Here's our Roy Boy a.k.a Maine Pride Crown Royal, Christine. He's still wearing jammies and his punk rocker hairdo, but here he is. And yes, we think he's nice.



:



:






He's coming 3 in August, and yes, you'll get to see him when he gets undressed.

Jodi

ETA: I am not nuts about how he was standing, but it'll do, you get the idea!


----------



## Mona (May 30, 2007)

Yep...he's not even been "home" now for a month yet, but here's my "Charlie" son!

*Westwind BTU Crown Prince Dun Blest aka "Ditto"*

He's a 33" red dun stallion, and is not quite sure he likes Canada. He LOVES the Canadian girls, but is not keen on the weather here since he arrived!


----------



## Leeana (May 30, 2007)

do!!! :bgrin

I have one colt by Charlie (Boones Little BTU Crown Prince). I got him from Karen wales last year around January. He is on my show string this year and we are heading to AMHR Nationals. I LOVE Charlie babies, Mona here on the forum just got one. Charlie passed on last year so this is his last yr of foals i believe. I know Karen gets on here bc she posted when i announced my Charlie baby, Narko. Here he is ..he is the love of my life ..so beautiful and elligant. Karen has to be one of the nicest ladies, she just doesnt give herself enough credit!!! Narko has to be the love of my life, i see him and my heart melts. Karen has a bay filly by Charlie (i think her name is keepsake) that i would die to have, she was in the last issue of The Journal. Maybe a Charlie filly will find her way here this yr ...hmm who knows lol.

Not enough money in the world to get me to let this colt go ....i told myself i wouldnt fall in love ...to late . I could not part with my little Narko, nope ..no way.

Here is my Charlie son ..

*Westwind BTU Crown Prince Narko* (future herdsire) ..just turned 1-yr-old May 22nd. These pics are of him w/ a rouph clip just taking off the winter fuzz. Show clipped him Monday for a show this weekend so he looks much MUCH nicer. I am showing him as a yearling, 2-yr-old and then a SR so he has a pretty busy couple years ahead of him. I am going to put together his band of mares next season most likely.




































PS: Narko is just a hair over 32'' when i measured him last week so he will be a B.

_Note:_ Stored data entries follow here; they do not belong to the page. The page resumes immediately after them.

$ cat src/rtl/bios_loader_ctrl.sv
// bios_loader_ctrl
// Copies the BIOS image from a byte-wide ROM into the system BIOS write port at power-up.
// Byte pairs are fetched (low byte first), packed little-endian into 16-bit words and
// offered to the system with a req/wr handshake. bios_loaded rises once the last word
// has been accepted and stays high until the next load or reset.
//
// Optional build macro: BIOS_LOADER_CHECKSUM_EN
//   Adds a running mod-2^16 sum of accepted words (checksum), a compare input
//   (expected_sum) and sum_ok, which is meaningful only in DONE.
module bios_loader_ctrl #(
    parameter int ROM_AW  = 14,    // ROM byte-address width
    parameter int WORDS   = 8192,  // 16-bit words to transfer
    parameter int ROM_LAT = 1      // ROM read latency in clk_sys cycles, 1..3
) (
    input  logic              clk_sys,
    input  logic              reset,
    input  logic              start,
    input  logic              bios_req,
    output logic              rom_ce,
    output logic [ROM_AW-1:0] rom_addr,
    input  logic [7:0]        rom_data,
    output logic [12:0]       bios_addr,
    output logic [15:0]       bios_din,
    output logic              bios_wr,
    output logic              busy,
    output logic              bios_loaded
`ifdef BIOS_LOADER_CHECKSUM_EN
    ,
    input  logic [15:0]       expected_sum,
    output logic [15:0]       checksum,
    output logic              sum_ok
`endif
);

    typedef enum logic [2:0] {
        S_IDLE,
        S_RD_LO,
        S_WT_LO,
        S_RD_HI,
        S_WT_HI,
        S_PEND,
        S_WRITE,
        S_DONE
    } state_t;

    // Last value of the latency counter before the ROM byte is valid.
    localparam logic [1:0]  LAT_LAST = 2'(ROM_LAT - 1);
    // Word index whose acceptance completes the load.
    localparam logic [13:0] LAST_N   = 14'(WORDS - 1);

    state_t      r_state;
    state_t      w_next;
    logic [13:0] r_n;        // index of the word being transferred
    logic [7:0]  r_lo;
    logic [7:0]  r_hi;
    logic [1:0]  r_lat;      // counts ROM latency cycles in WT_LO / WT_HI
    logic        r_loaded;
    logic        w_load_start;
    logic        w_accept;
    logic        w_lat_done;

    // A load may only begin from an idle or finished controller; start while busy is ignored.
    assign w_load_start = start && (r_state == S_IDLE || r_state == S_DONE);
    assign w_accept     = (r_state == S_WRITE) && bios_req;
    assign w_lat_done   = (r_lat == LAT_LAST);

    // State register.
    always_ff @(posedge clk_sys or posedge reset) begin
        if (reset) begin
            r_state <= S_IDLE;
        end else begin
            // NOTE: sequential state uses non-blocking assignment so every register
            // samples values from before the edge, independent of block ordering.
            r_state <= w_next;
        end
    end

    // Next-state decode.
    always_comb begin
        // NOTE: default assigned first so no path leaves w_next unassigned (no latch).
        w_next = r_state;
        case (r_state)
            S_IDLE:  if (start) w_next = S_RD_LO;
            S_RD_LO: w_next = S_WT_LO;
            S_WT_LO: if (w_lat_done) w_next = S_RD_HI;
            S_RD_HI: w_next = S_WT_HI;
            S_WT_HI: if (w_lat_done) w_next = S_PEND;
            S_PEND:  if (bios_req) w_next = S_WRITE;
            S_WRITE: begin
                if (!bios_req)         w_next = S_PEND;   // retry same word, no ROM re-read
                else if (r_n == LAST_N) w_next = S_DONE;
                else                    w_next = S_RD_LO;
            end
            S_DONE:  if (start) w_next = S_RD_LO;
            default: w_next = S_IDLE;
        endcase
    end

    // Word counter, ROM latency counter, byte capture and completion flag.
    always_ff @(posedge clk_sys or posedge reset) begin
        if (reset) begin
            // NOTE: every datapath register is reset so all outputs read 0 in the
            // same cycle reset is asserted, and a partial load is discarded.
            r_n      <= '0;
            r_lo     <= '0;
            r_hi     <= '0;
            r_lat    <= '0;
            r_loaded <= 1'b0;
        end else begin
            if (w_load_start) begin
                r_n      <= '0;
                r_loaded <= 1'b0;
            end else if (w_accept) begin
                r_n <= r_n + 14'd1;
                if (r_n == LAST_N) r_loaded <= 1'b1;
            end

            if (r_state == S_WT_LO || r_state == S_WT_HI) begin
                r_lat <= w_lat_done ? 2'd0 : r_lat + 2'd1;
            end

            if (r_state == S_WT_LO && w_lat_done) r_lo <= rom_data;
            if (r_state == S_WT_HI && w_lat_done) r_hi <= rom_data;
        end
    end

    // Output decode: strobes come straight from the state so they cannot leak into other states.
    always_comb begin
        rom_ce      = (r_state == S_RD_LO) || (r_state == S_RD_HI);
        rom_addr    = rom_ce ? ROM_AW'({r_n, r_state == S_RD_HI}) : '0;
        bios_addr   = r_n[12:0];
        bios_din    = {r_hi, r_lo};
        bios_wr     = (r_state == S_WRITE);
        busy        = (r_state != S_IDLE) && (r_state != S_DONE);
        bios_loaded = r_loaded;
    end

`ifdef BIOS_LOADER_CHECKSUM_EN
    logic [15:0] r_sum;

    // Running mod-2^16 sum of accepted words, cleared when a load begins.
    always_ff @(posedge clk_sys or posedge reset) begin
        if (reset) begin
            r_sum <= '0;
        end else if (w_load_start) begin
            r_sum <= '0;
        end else if (w_accept) begin
            r_sum <= r_sum + {r_hi, r_lo};
        end
    end

    assign checksum = r_sum;
    assign sum_ok   = (r_state == S_DONE) && (r_sum == expected_sum);
`endif

endmodule
$ cat config.mk
export PLATFORM = sky130hd
export DESIGN_NAME = bios_loader_ctrl
export DESIGN_NICKNAME = d
export VERILOG_FILES = /design/src/rtl/bios_loader_ctrl.sv
export SDC_FILE = /design/constraint.sdc
export NUM_CORES = 1
export LEC_CHECK = 0
export BUFFER_PORTS_ARGS = -buffer_cell sky130_fd_sc_hd__buf_2
export CAP_MARGIN = 10
export CORE_MARGIN = 8
export CORE_UTILIZATION = 32
export CTS_CLUSTER_DIAMETER = 150
export DETAILED_ROUTE_END_ITERATION = 10
export GPL_TIMING_DRIVEN = 0
export HOLD_SLACK_MARGIN = 0.02
export PLACE_DENSITY = 0.57
export SLEW_MARGIN = 40
export SYNTH_ARGS = -nofsm -noshare
export SYNTH_HDL_FRONTEND = slang
export SYNTH_SLANG_ARGS = --single-unit
$ cat constraint.sdc
create_clock -name clk_sys -period 4.75 [get_ports clk_sys]
set_input_delay 0 -clock clk_sys [delete_from_list [all_inputs] [get_ports clk_sys]]
set_output_delay 0 -clock clk_sys [all_outputs]
set_load 0.02 [all_outputs]
==> impl_metrics.csv <==
group,metric,value,unit
timing,slew_viol_final,0,
cts,cts_made_buffers,5,
timing,fmax,486.3,MHz
routing,drtAntennaViolNets,0,
cts,cts_buffer_depth,2,
placed_design,pre_cts_ws,2788,ps
setup_path,r2r_end,"r_hi[2]$_DFFE_PP0P_",
timing,rsz0062_at_grt,"no",
timing,hold_viol,0,
routing,drtIter0Drc,39,
synth,syn_area,1916,um2
power,p_comb_frac,0.467,
setup_path,r2r_start,"r_state[2]$_DFFE_PP0P_",
worst_hold_path,min_path_type,"primary input to flop",
setup_path,critical_path_arrival,2060,ps
power,cellLeakagePower,1.232,nW
placed_design,routabilityCongestion,0.7577,
setup_path,r2r_cells,4,
synth,synthDistinctLibCells,36,
floorplan,rows,28,
cells_and_area,area_delta_synth_final,30.89,%
routing,drtPass1Iterations,4,
synth,synth_nets,201,
cells_and_area,layout_commonest_cell,"buf_2",
power,switching_share,0.3984,
routing,drt_wl_total,4596,um
cts,cts_sinks,36,
worst_hold_path,hold_path_depth,4,
cts,root_buffer,"clkbuf_8",
setup_path,cp.required,4750,ps
setup_path,r2r_setup_slack,2810,ps
synth,syn_area_per_cell,10.30,um2
floorplan,io_pins,59,
cells_and_area,n_antenna_cell,0,
routing,routedWlPerCell,13.64,um
power,peakVddDrop,0.2550,mV
timing,period_needed,2056,ps
timing,tightest_slew,726.4,ps
setup_path,cp-end-kind,"output pin",
synth,ys_ff_latch,36,
cts,cts_max_level,2,
floorplan,core,5851,um2
cts,clk_latency,280,ps
timing,finalClockSkew,4.808,ps
power,p_seq_frac,0.354,
floorplan,die_w,93.37,um
setup_path,path_class,"flop to output pin",
timing,tns,0,ps
floorplan,initial_utilization,0.3274,
floorplan,die_y,93.37,um
setup_path,startpoint,"r_state[0]$_DFFE_PP0P_",
global_route,antenna_found_initial,0,
floorplan,dieArea,8718,um2
global_route,grt_start_max_net_pins,20,
routing,drc,0,
worst_hold_path,hp-start,"start",
cells_and_area,layout.nets,276,
power,p_int,0.7498,mW
cells_and_area,drive_above_1_share,0.3855,
flow_run,drv_cap,0,
outcome,outcome,"complete, no violations",
placed_design,dpl.hpwl,3426,um
setup_path,start_kind,"flop",
timing,setup_viol,0,
routing,avgViaCountPerCell,4.745,
timing,relSlewSlack,0.5136,
power,clkPwrFrac,0.180,
power,p_per_area,497.1,nW/um2
setup_path,critPathMaxFanout,10,
global_route,grt_overflow_total,0,
global_route,grt_pass1_vias,1586,
cts,cts_tree,"built",
global_route,grt_pass1_wl,7997,um
cts,clk_pin_slew,70,ps
worst_hold_path,min_to,"r_state[2]$_DFFE_PP0P_",
synth,ys_warn_count,0,
power,p_sw,0.4966,mW
placed_design,portBuffers,58,
synth,synth_cells,186,
timing,finalCritPeriodShare,0.4329,
global_route,grt_use_total,0.1129,
routing,num_vias,1599,
cells_and_area,final_cell_mix,"buf_2, dfrtp_1, mux2_2",
synth,ys_seq_area_frac,0.4703,
timing,setup_slack,2694,ps
==> logic make-up after synthesis <==
| logic type | after synthesis | synth area share |
|---|---|---|
| AO/OA/AOI/OAI | 26 | 0.08034 |
| XOR/XNOR | 9 | 0.04115 |
| adder cells (fa/ha/maj) | 3 | 0.01960 |
| buffers and inverters | 29 | 0.08818 |
| flip-flops | 36 | 0.4703 |
| multiplexers | 17 | 0.09928 |
| AND/OR/NAND/NOR | 66 | 0.2012 |
==> repair_timing <==
| action | in CTS | in global routing |
|---|---|---|
| hold endpoints to repair | 33 | 0 |
| buffers inserted | 0 | 0 |
| hold buffers | 9 | 0 |
| resized for setup | 0 | 0 |
==> worst max-delay path, cell delays in order, from the launching register on <==
cell      delay (ps)
dfrtp_1          370
clkbuf_1         320
inv_1            170
nor2_1           260
clkbuf_1         310
and2_1           170
buf_2            160
==> per-stage QoR <==
stage          std cells  power [mW]  hold WS, ps  utilization  area [um2]
2_1_floorplan        186      0.8523        151.7            -        1916
3_3_place_gp         319       1.021        246.0       0.3931        2300
3_5_place_dp         320       1.033        33.76       0.3978        2327
4_1_cts              337       1.272        111.2       0.4286        2507
5_1_grt              337       1.338        126.2       0.4286        2507
6_report             337       1.246        122.9       0.4286        2507
==> power groups by stage <==
stage	logic, mW	clock network, mW	registers, mW
floorplan	0.321	0	0.531
global placement	0.577	0	0.443
detailed placement	0.586	0	0.447
CTS	0.593	0.237	0.442
global route	0.639	0.248	0.452
finish	0.581	0.224	0.441
==> final cells by class <==
type                       instances  area, um2
buffer                            22      142.6
clock buffer                       8      90.09
fill                             582       3343
inverter                           7      26.28
multi-input combinational        121      845.8
sequential                        36      900.9
tap                               75      93.84
timing repair buffer              68      407.9
==> worst max-delay path by stage <==
stage                                endpoint  slack [ps]
after floorplan           r_n[12]$_DFFE_PP0P_        3000
after global placement    r_hi[3]$_DFFE_PP0P_        2810
after detailed placement  r_hi[2]$_DFFE_PP0P_        2790
after CTS                         rom_addr[3]        2610
after global routing             rom_addr[12]        2420
final                             rom_addr[3]        2690
==> state kept, by name, summed over array words and instances (netlist names) <==
| name | cells |
|---|---|
| bios_loaded | 1 |
| r_n | 14 |
| r_lo | 8 |
| r_hi | 8 |
| r_lat | 2 |
| r_state | 3 |
==> synthesized netlist by cell type <==
cell | n | area [um2]
a211o_1 | 1 | 8.760
a211oi_1 | 2 | 15.01
a21oi_1 | 7 | 35.03
a31o_2 | 1 | 8.760
and2_1 | 12 | 75.07
and3_1 | 2 | 12.51
and4b_1 | 1 | 10.01
buf_4 | 14 | 105.1
buf_6 | 1 | 11.26
clkbuf_1 | 7 | 26.28
dfrtp_1 | 36 | 900.9
ha_1 | 3 | 37.54
inv_1 | 7 | 26.28
mux2_2 | 16 | 180.2
mux2i_1 | 1 | 10.01
nand2_1 | 10 | 37.54
nand2b_1 | 1 | 6.260
nand3_1 | 4 | 20.02
nand3b_1 | 2 | 15.01
nand4_1 | 4 | 25.02
nand4b_4 | 1 | 23.77
nor2_1 | 12 | 45.04
nor3_1 | 7 | 35.03
nor3b_2 | 1 | 12.51
nor4_1 | 2 | 12.51
nor4bb_1 | 1 | 10.01
o21a_1 | 3 | 22.52
o21ai_0 | 10 | 50.05
o22ai_1 | 1 | 6.260
o31ai_1 | 1 | 7.510
or2b_1 | 1 | 7.510
or3_1 | 3 | 18.77
or4_1 | 1 | 7.510
or4_4 | 1 | 11.26
xnor2_1 | 6 | 52.55
xor2_1 | 3 | 26.28
==> per-layer routing <==
| layer | vias up | global-route usage | share of wire |
|---|---|---|---|
| met3 | 6 | 0.05689 | 0.094 |
| li1 | 784 | - | - |
| met1 | 762 | 0.1317 | 0.43 |
| met5 | - | 0 | 0 |
| met2 | 47 | 0.1792 | 0.47 |
| met4 | 0 | 0.02819 | 0.0094 |
Note: power is estimated with default switching activity, not from simulation.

Okay i am done bragging, i just love this boy.


----------



## Mona (May 30, 2007)

Gee Leeana....I had no idea "Charlie" died! What happened to him? He wasn't very old, was he?


----------



## Scoopiedoo (May 30, 2007)

He wasn't very old, Mona. Karen just went out one morning and found him gone


----------



## Mona (May 30, 2007)

Scoopiedoo said:


> He wasn't very old, Mona. Karen just went out one morning and found him gone


:no: Oh no, that is so sad.

Christine(Littlesteppers)...do you still own your "Charlie" daughter???


----------



## littlesteppers (May 30, 2007)

Yes..we still have Ryse..she went on a growing spree..she is 36.5 now..out grew her A Papers


----------



## Scoopiedoo (May 30, 2007)

Okay, I'm jealous! All of your Charlie babies have these nice, calm manes! Roy's is NUTS! Even when he is brushed out completely, he looks like he stuck his hoof in a socket!! But that's alright, ladies, I have Royal Crown to put on Crown Royal and that mane WILL be tamed!! LOL Awesome to see all the pretty Charlie babies.

Jodi


----------



## Leeana (May 30, 2007)

Just went back and checked, Karen mentioned in one of my posts that she lost Charlie to Colitis X. She said she just walked out one morning and he was laying up agianst his stall wall.

Full foal crop in 08' though coming from Charlie so this is your last chance to get a Charlie baby and become a 'Charlie Groupie'


----------



## littlesteppers (May 31, 2007)

These are all gorgeous..Charlie sureputa neck on these babies..didn't he? Soo sad he is gone!


----------



## Woodland Acres Farm (May 31, 2007)

I normally don't post on the forum, but wanted to share that I have a Charlie daughter. Her name is Westwind Woodland Acres Danc N Diva. Diva is one of the loves of my life and I will never part with her. She was shown for several years and amassed a fantastic show record, placing in the top ten at Nationals every time.

I am sorry to hear that Karen lost Charlie. I saw Charlie several times and he was an exceptional stallion that produced many gorgeous foals.

I will try to post a picture of Diva, if it does not work you can see her at www.woodlandacresfarm.com

on my mares page. I apologize that my website is not up to date. Her pic is from back in 2005.

http://www.woodlandacresfarm.com/divanationalpic.JPG

Littlesteppers - your mare is beautiful, wish I had money right now!


----------



## Mona (May 31, 2007)

littlesteppers said:


> Yes..we still have Ryse..she went on a growing spree..she is 36.5 now..out grew her A Papers


WOW Christine, she sure does have a long set of legs on her!


----------